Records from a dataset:
File: src/rtl/mbox_result_regs.sv
module mbox_result_regs #(
  parameter int unsigned DW       = 32,
  parameter int unsigned NUM_STAT = 16
) (
  input  logic                   clk_i,
  input  logic                   rst_ni,
  input  logic                   load_i,
  input  logic [DW-1:0]          ret_i,
  input  logic [NUM_STAT*DW-1:0] stat_i,
  output logic [DW-1:0]          ret_o,
  output logic [NUM_STAT*DW-1:0] stat_o
);
  always_ff @(posedge clk_i or negedge rst_ni) begin
    if (!rst_ni) begin
      ret_o  <= '0;
      stat_o <= '0;
    end else if (load_i) begin
      ret_o  <= ret_i;
      stat_o <= stat_i;
    end
  end

  assert_capture_ret_R6: assert property (@(posedge clk_i) disable iff (!rst_ni)
    load_i |=> ret_o == $past(ret_i));
  assert_hold_ret_R11: assert property (@(posedge clk_i) disable iff (!rst_ni)
    !load_i |=> $stable(ret_o));
endmodule

File: src/rtl/mbox_irq_ctrl.sv
module mbox_irq_ctrl
  import mbox_pkg::*;
(
  input  logic     clk_i,
  input  logic     rst_ni,
  input  irq_vec_t ev_i,
  input  logic     clr_we_i,
  input  irq_vec_t clr_i,
  input  logic     mask_we_i,
  input  irq_vec_t mask_i,
  output irq_vec_t flags_o,
  output irq_vec_t mask_o,
  output logic     irq_o
);
  irq_vec_t flags_q, mask_q, clr_eff;

  assign clr_eff = clr_we_i ? clr_i : irq_vec_t'('0);

  always_ff @(posedge clk_i or negedge rst_ni) begin
    if (!rst_ni) begin
      flags_q <= '0;
      mask_q  <= '1;
    end else begin
      flags_q <= irq_vec_t'((flags_q & ~clr_eff) | ev_i); // event wins over clear
      if (mask_we_i) mask_q <= mask_i;
    end
  end

  assign flags_o = flags_q;
  assign mask_o  = mask_q;
  assign irq_o   = |(flags_q & ~mask_q);

  assert_done_flag_R6: assert property (@(posedge clk_i) disable iff (!rst_ni)
    ev_i.done |=> flags_q.done);
  assert_drop_flag_R4: assert property (@(posedge clk_i) disable iff (!rst_ni)
    ev_i.drop |=> flags_q.drop);
  assert_w1c_R7: assert property (@(posedge clk_i) disable iff (!rst_ni)
    (clr_we_i && clr_i.done && !ev_i.done) |=> !flags_q.done);
  assert_masked_quiet_R8: assert property (@(posedge clk_i) disable iff (!rst_ni)
    (mask_q == irq_vec_t'('1)) |-> !irq_o);
endmodule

▶ **Problem**:
What the task asks for is a word-for-word repeat of the lines above, from the first through the one containing "load_i |=> ret_o == $past(ret_i));".

▶ **Solution for this exercise**:
File: src/rtl/mbox_result_regs.sv
module mbox_result_regs #(
  parameter int unsigned DW       = 32,
  parameter int unsigned NUM_STAT = 16
) (
  input  logic                   clk_i,
  input  logic                   rst_ni,
  input  logic                   load_i,
  input  logic [DW-1:0]          ret_i,
  input  logic [NUM_STAT*DW-1:0] stat_i,
  output logic [DW-1:0]          ret_o,
  output logic [NUM_STAT*DW-1:0] stat_o
);
  always_ff @(posedge clk_i or negedge rst_ni) begin
    if (!rst_ni) begin
      ret_o  <= '0;
      stat_o <= '0;
    end else if (load_i) begin
      ret_o  <= ret_i;
      stat_o <= stat_i;
    end
  end

  assert_capture_ret_R6: assert property (@(posedge clk_i) disable iff (!rst_ni)
    load_i |=> ret_o == $past(ret_i));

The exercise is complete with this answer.